C++ Inference is Twice as Slow as Python in TVM 0.6.1

yuyq · October 11, 2023, 10:42am

In TVM 0.6.1, there is a significant difference in inference time between C++ and Python. Specifically, the C++ inference is twice as lower as Python.

for detail: In terms of time, only the reasoning time is calculated, and the pre and post processing is not considered.
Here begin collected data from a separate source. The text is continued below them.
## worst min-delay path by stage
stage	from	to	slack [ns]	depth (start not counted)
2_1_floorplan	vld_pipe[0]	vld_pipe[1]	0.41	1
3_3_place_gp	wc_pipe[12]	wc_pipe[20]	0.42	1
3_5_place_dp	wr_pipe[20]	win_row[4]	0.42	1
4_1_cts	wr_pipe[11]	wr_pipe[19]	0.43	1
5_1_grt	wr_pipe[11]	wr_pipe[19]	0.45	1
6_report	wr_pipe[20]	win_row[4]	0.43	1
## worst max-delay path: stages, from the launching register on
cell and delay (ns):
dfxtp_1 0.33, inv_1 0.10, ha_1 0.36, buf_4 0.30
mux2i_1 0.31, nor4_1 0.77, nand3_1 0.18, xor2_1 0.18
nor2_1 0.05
### src/rtl/fetch_unit.sv
// Purpose: program counter, next-PC select (PC+1 / branch / jump) and boot/stall/halt sequencing.
// Latency: new PC is on address_imem one cycle after its commit edge; instruction fetch adds no delay.
// Backpressure: stall=1 holds the current PC and instruction live (no commit) until released.
//
// Ports:
//   clock, reset         rising-edge clock, synchronous active-high reset
//   q_imem               instruction word for address_imem (same cycle)
//   BR, br_cond, JP      branch flag, ALU branch condition, jump flag (sampled on commit only)
//   stall                hold the current instruction
//   address_imem         current PC (registered)
//   pc_plus1             PC+1 modulo 2^PC_WIDTH (jal link value)
//   instr_valid          q_imem is a live instruction this cycle
//   halted               core stopped on a jump-to-self
//   instr_count          saturating committed-instruction count
module fetch_unit #(
  parameter int unsigned PC_WIDTH  = 12,
  parameter int unsigned CNT_WIDTH = 32,
  parameter int unsigned BOOT_ADDR = 0
) (
  input  logic                 clock,
  input  logic                 reset,
  input  logic [31:0]          q_imem,
  input  logic                 BR,
  input  logic                 br_cond,
  input  logic                 JP,
  input  logic                 stall,
  output logic [PC_WIDTH-1:0]  address_imem,
  output logic [PC_WIDTH-1:0]  pc_plus1,
  output logic                 instr_valid,
  output logic                 halted,
  output logic [CNT_WIDTH-1:0] instr_count
);

  typedef enum logic [1:0] {
    S_BOOT  = 2'd0,
    S_RUN   = 2'd1,
    S_STALL = 2'd2,
    S_HALT  = 2'd3
  } state_t;

  localparam logic [PC_WIDTH-1:0] BOOT_PC = PC_WIDTH'(BOOT_ADDR);

  state_t                      state;
  logic [PC_WIDTH-1:0]         pc;
  logic [PC_WIDTH-1:0]         jp_target;
  logic [PC_WIDTH-1:0]         br_target;
  logic [PC_WIDTH-1:0]         next_pc;
  logic signed [PC_WIDTH+16:0] imm_sx;
  logic                        commit;
  logic                        jp_halt;
  logic                        unused_bits;

  assign address_imem = pc;
  assign pc_plus1     = pc + 1'b1;

  // Sign-extend the 17-bit offset to at least PC_WIDTH bits; only the low
  // PC_WIDTH bits matter because the branch target wraps modulo 2^PC_WIDTH.
  assign imm_sx    = $signed(q_imem[16:0]);
  assign br_target = pc_plus1 + imm_sx[PC_WIDTH-1:0];
  assign jp_target = q_imem[PC_WIDTH-1:0];

  // Jump outranks branch, so a jump with BR also set ignores br_cond.
  always_comb begin
    next_pc = pc_plus1;
    if (JP) begin
      next_pc = jp_target;
    end else if (BR && br_cond) begin
      next_pc = br_target;
    end
  end

  assign commit  = ((state == S_RUN) || (state == S_STALL)) && !stall;
  assign jp_halt = JP && (jp_target == pc);

  assign unused_bits = ^{q_imem[31:17], imm_sx[PC_WIDTH+16:PC_WIDTH]};

  // instr_valid/halted are registered alongside state so they depend on
  // state only, never combinationally on q_imem.
  always_ff @(posedge clock) begin
    if (reset) begin
      state       <= S_BOOT;
      pc          <= BOOT_PC;
      instr_count <= '0;
      instr_valid <= 1'b0;
      halted      <= 1'b0;
    end else begin
      case (state)
        S_BOOT: begin
          state       <= S_RUN;
          instr_valid <= 1'b1;
        end
        S_RUN, S_STALL: begin
          if (!commit) begin
            state <= S_STALL;
          end else begin
            pc <= next_pc;
            if (instr_count != '1) begin
              instr_count <= instr_count + 1'b1;
            end
            if (jp_halt) begin
              state       <= S_HALT;
              instr_valid <= 1'b0;
              halted      <= 1'b1;
            end else begin
              state <= S_RUN;
            end
          end
        end
        S_HALT: begin
          state <= S_HALT;
        end
        default: begin
          state       <= S_BOOT;
          instr_valid <= 1'b0;
          halted      <= 1'b0;
        end
      endcase
    end
  end

endmodule

### config.mk
export PLATFORM = sky130hd
export DESIGN_NAME = fetch_unit
export DESIGN_NICKNAME = d
export VERILOG_FILES = /design/src/rtl/fetch_unit.sv
export SDC_FILE = /design/constraint.sdc
export NUM_CORES = 1
export LEC_CHECK = 0
export BUFFER_PORTS_ARGS = -buffer_cell sky130_fd_sc_hd__buf_2
export CAP_MARGIN = 5
export CORE_MARGIN = 10
export CORE_UTILIZATION = 55
export CTS_BUF_LIST = sky130_fd_sc_hd__clkbuf_2
export CTS_CLUSTER_DIAMETER = 50
export DETAILED_ROUTE_END_ITERATION = 8
export MAX_ROUTING_LAYER = met4
export PLACE_DENSITY = 0.85
export SLEW_MARGIN = 20
export SYNTH_ARGS = -nofsm -noshare
export SYNTH_HDL_FRONTEND = slang
export SYNTH_SLANG_ARGS = --single-unit
export TNS_END_PERCENT = 100
### constraint.sdc
create_clock -name clock -period 6.2 [get_ports clock]
set_input_delay 0.93 -clock clock [delete_from_list [all_inputs] [get_ports clock]]
set_output_delay 0.93 -clock clock [all_outputs]
set_load 0.03 [all_outputs]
In particular, target = “llvm -mcpu=core-avx-i” is specified in python and then exported so, inferred in c++; while in c++ the device only has kDLCPU, I don’t know if it is a device difference.
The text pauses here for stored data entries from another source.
<file path="src/rtl/core_mem_pkg.sv">
// Shared types and helpers for the memory stage (core_mem).
// Holds the pipeline register layouts, the access-size and FSM state enums,
// and small per-size helpers for byte enables, alignment masks and store replication.
package core_mem_pkg;

    localparam int MEM_WORD_BYTES = 8;

    typedef enum logic [2:0] {
        NONE  = 3'd0,
        BYTE  = 3'd1,
        HALF  = 3'd2,
        WORD  = 3'd3,
        DWORD = 3'd4
    } mem_size_t;

    typedef enum logic {
        IDLE = 1'b0,
        BUSY = 1'b1
    } mem_state_t;

    // Execute-stage register: out carries the ALU result, which is the byte
    // address for loads and stores; store_data is the register value to store.
    typedef struct packed {
        logic [63:0] out;
        logic [63:0] store_data;
        mem_size_t   load_type;
        mem_size_t   store_type;
        logic        signed_byte;
        logic        signed_word;
        logic [4:0]  W_regnum;
        logic        write_enable;
        logic [63:0] pc4;
        logic        MFC0;
        logic        MTC0;
        logic        ERET;
        logic [2:0]  sel;
        logic        linkpc;
        logic        reserved_inst_E;
        logic        overflow;
    } EX_regs_t;

    typedef struct packed {
        logic [63:0] out;
        logic [4:0]  W_regnum;
        logic        write_enable;
        logic [63:0] pc4;
        logic        MFC0;
        logic        MTC0;
        logic        ERET;
        logic [2:0]  sel;
        logic        linkpc;
        logic        reserved_inst_E;
        logic        overflow;
        logic        addr_error;
    } MEM_regs_t;

    // Byte-enable pattern for an access of the given size at lane 0.
    function automatic logic [7:0] size_mask(mem_size_t s);
        case (s)
            BYTE:    return 8'h01;
            HALF:    return 8'h03;
            WORD:    return 8'h0F;
            DWORD:   return 8'hFF;
            default: return 8'h00;
        endcase
    endfunction

    // Address bits that must be zero for a naturally aligned access.
    function automatic logic [2:0] low_mask(mem_size_t s);
        case (s)
            HALF:    return 3'b001;
            WORD:    return 3'b011;
            DWORD:   return 3'b111;
            default: return 3'b000;
        endcase
    endfunction

    // Store data copied into every lane of the access size so the memory
    // only needs the byte enables to pick the right bytes.
    function automatic logic [63:0] replicate_store(mem_size_t s, logic [63:0] d);
        case (s)
            BYTE:    return {8{d[7:0]}};
            HALF:    return {4{d[15:0]}};
            WORD:    return {2{d[31:0]}};
            default: return d;
        endcase
    endfunction

    // Copy the fields that travel on to write-back, with a chosen result value.
    function automatic MEM_regs_t to_mem_regs(EX_regs_t e, logic [63:0] result, logic addrErr);
        MEM_regs_t m;
        m.out             = result;
        m.W_regnum        = e.W_regnum;
        m.write_enable    = e.write_enable;
        m.pc4             = e.pc4;
        m.MFC0            = e.MFC0;
        m.MTC0            = e.MTC0;
        m.ERET            = e.ERET;
        m.sel             = e.sel;
        m.linkpc          = e.linkpc;
        m.reserved_inst_E = e.reserved_inst_E;
        m.overflow        = e.overflow;
        m.addr_error      = addrErr;
        return m;
    endfunction

endpackage

</file>
<file path="src/rtl/core_mem_load_align.sv">
// Load data aligner for the memory stage.
// Shifts the addressed lane down to bit 0 and sign- or zero-extends it
// according to the access size and the signed_byte / signed_word controls.
module mem_load_align
    import core_mem_pkg::*;
(
    input  logic [63:0] i_rdata,
    input  logic [2:0]  i_lane,
    input  mem_size_t   i_size,
    input  logic        i_signedByte,
    input  logic        i_signedWord,
    output logic [63:0] o_value
);

    logic [63:0] w_shifted;

    assign w_shifted = i_rdata >> {i_lane, 3'b000};

    // Extend the shifted lane to 64 bits; byte and half share the byte sign control.
    always_comb begin
        o_value = w_shifted;
        case (i_size)
            BYTE:    o_value = i_signedByte ? {{56{w_shifted[7]}},  w_shifted[7:0]}
                                            : {56'b0, w_shifted[7:0]};
            HALF:    o_value = i_signedByte ? {{48{w_shifted[15]}}, w_shifted[15:0]}
                                            : {48'b0, w_shifted[15:0]};
            WORD:    o_value = i_signedWord ? {{32{w_shifted[31]}}, w_shifted[31:0]}
                                            : {32'b0, w_shifted[31:0]};
            default: o_value = w_shifted;
        endcase
    end

endmodule

</file>
<file path="src/rtl/core_mem.sv">
// Memory stage: takes EX_regs, issues at most one data-memory request per
// load/store over a req/ready handshake, stalls the front of the pipe while
// the request is outstanding, and produces MEM_regs / MEM_data.
// Optional feature: define MEM_ALIGN_CHECK_EN to reject misaligned accesses
// with addr_error instead of silently aligning the address.
module core_mem
    import core_mem_pkg::*;
#(
    parameter int ADDR_W = 64,
    parameter int DATA_W = 64
) (
    input  logic              clock,
    input  logic              reset,
    input  EX_regs_t          EX_regs,
    input  logic              flush,
    output logic              dmem_req,
    output logic              dmem_we,
    output logic [ADDR_W-1:0] dmem_addr,
    output logic [DATA_W-1:0] dmem_wdata,
    output logic [7:0]        dmem_be,
    input  logic [DATA_W-1:0] dmem_rdata,
    input  logic              dmem_ready,
    output logic              mem_stall,
    output logic [63:0]       MEM_data,
    output MEM_regs_t         MEM_regs
);

    mem_state_t  r_state;
    MEM_regs_t   r_memRegs;
    MEM_regs_t   r_hold;
    mem_size_t   r_holdLoad;
    logic        r_holdSignedByte;
    logic        r_holdSignedWord;
    logic        r_req;
    logic        r_we;
    logic [ADDR_W-1:0] r_addr;
    logic [DATA_W-1:0] r_wdata;
    logic [7:0]  r_be;

    logic        w_isMem;
    mem_size_t   w_size;
    logic        w_addrErr;
    logic [63:0] w_issueAddr;
    logic        w_accept;
    logic [63:0] w_loadValue;
    MEM_regs_t   w_retire;

    assign w_isMem = (EX_regs.load_type != NONE) || (EX_regs.store_type != NONE);
    assign w_size  = (EX_regs.load_type != NONE) ? EX_regs.load_type : EX_regs.store_type;

`ifdef MEM_ALIGN_CHECK_EN
    logic w_misaligned;
    assign w_misaligned = |(EX_regs.out[2:0] & low_mask(w_size));
    assign w_addrErr    = w_isMem && w_misaligned;
    assign w_issueAddr  = EX_regs.out;
`else
    assign w_addrErr    = 1'b0;
    assign w_issueAddr  = {EX_regs.out[63:3], EX_regs.out[2:0] & ~low_mask(w_size)};
`endif

    assign w_accept  = (r_state == IDLE) && w_isMem && !flush && !w_addrErr;
    assign mem_stall = w_accept || ((r_state == BUSY) && !dmem_ready);

    mem_load_align u_align (
        .i_rdata      (dmem_rdata[63:0]),
        .i_lane       (r_hold.out[2:0]),
        .i_size       (r_holdLoad),
        .i_signedByte (r_holdSignedByte),
        .i_signedWord (r_holdSignedWord),
        .o_value      (w_loadValue)
    );

    // Result presented on completion: aligned load data, or the address for stores.
    always_comb begin
        w_retire     = r_hold;
        w_retire.out = (r_holdLoad != NONE) ? w_loadValue : r_hold.out;
    end

    // Two-state request FSM; all dmem_* outputs and MEM_regs are registered here.
    always_ff @(posedge clock or posedge reset) begin
        if (reset) begin
            r_state          <= IDLE;
            r_memRegs        <= '0;
            r_hold           <= '0;
            r_holdLoad       <= NONE;
            r_holdSignedByte <= 1'b0;
            r_holdSignedWord <= 1'b0;
            r_req            <= 1'b0;
            r_we             <= 1'b0;
            r_addr           <= '0;
            r_wdata          <= '0;
            r_be             <= 8'h00;
        end else begin
            case (r_state)
                IDLE: begin
                    if (flush) begin
                        r_memRegs <= EX_regs.linkpc ? to_mem_regs(EX_regs, EX_regs.out, 1'b0) : '0;
                    end else if (w_accept) begin
                        r_hold           <= to_mem_regs(EX_regs, w_issueAddr, 1'b0);
                        r_holdLoad       <= EX_regs.load_type;
                        r_holdSignedByte <= EX_regs.signed_byte;
                        r_holdSignedWord <= EX_regs.signed_word;
                        r_req            <= 1'b1;
                        r_we             <= (EX_regs.store_type != NONE);
                        r_addr           <= w_issueAddr[ADDR_W-1:0];
                        r_wdata          <= replicate_store(w_size, EX_regs.store_data);
                        r_be             <= size_mask(w_size) << w_issueAddr[2:0];
                        r_memRegs        <= '0;
                        r_state          <= BUSY;
                    end else begin
                        r_memRegs <= to_mem_regs(EX_regs, EX_regs.out, w_addrErr);
                    end
                end
                BUSY: begin
                    if (dmem_ready) begin
                        r_req     <= 1'b0;
                        r_memRegs <= w_retire;
                        r_state   <= IDLE;
                    end
                end
                default: r_state <= IDLE;
            endcase
        end
    end

    assign dmem_req   = r_req;
    assign dmem_we    = r_we;
    assign dmem_addr  = r_addr;
    assign dmem_wdata = r_wdata;
    assign dmem_be    = r_be;
    assign MEM_regs   = r_memRegs;
    assign MEM_data   = r_memRegs.out;

endmodule

</file>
Has anyone encountered the same problem? help

thank you

Hzfengsy · October 11, 2023, 3:49pm

Version 0.6.1 is outdated and no longer actively maintained.

yuyq · October 12, 2023, 1:31am

My deploy env must be gcc 4.8.5，as far as I am concerned > 0.6.1 need gcc 5+. so I need TVM 0.6.1

As mentioned in the question, can you easily tell what is causing C++reasoning to be slower than Python?

Thank you

yuyq · October 12, 2023, 6:04am

@Hzfengsy, hi

Does TVM 0.6.1 support FP16? Can you provide an example

Hzfengsy · October 12, 2023, 7:07am

It’s not an expected result, it might be a bug.

Sorry, I have no idea about such an outdated version.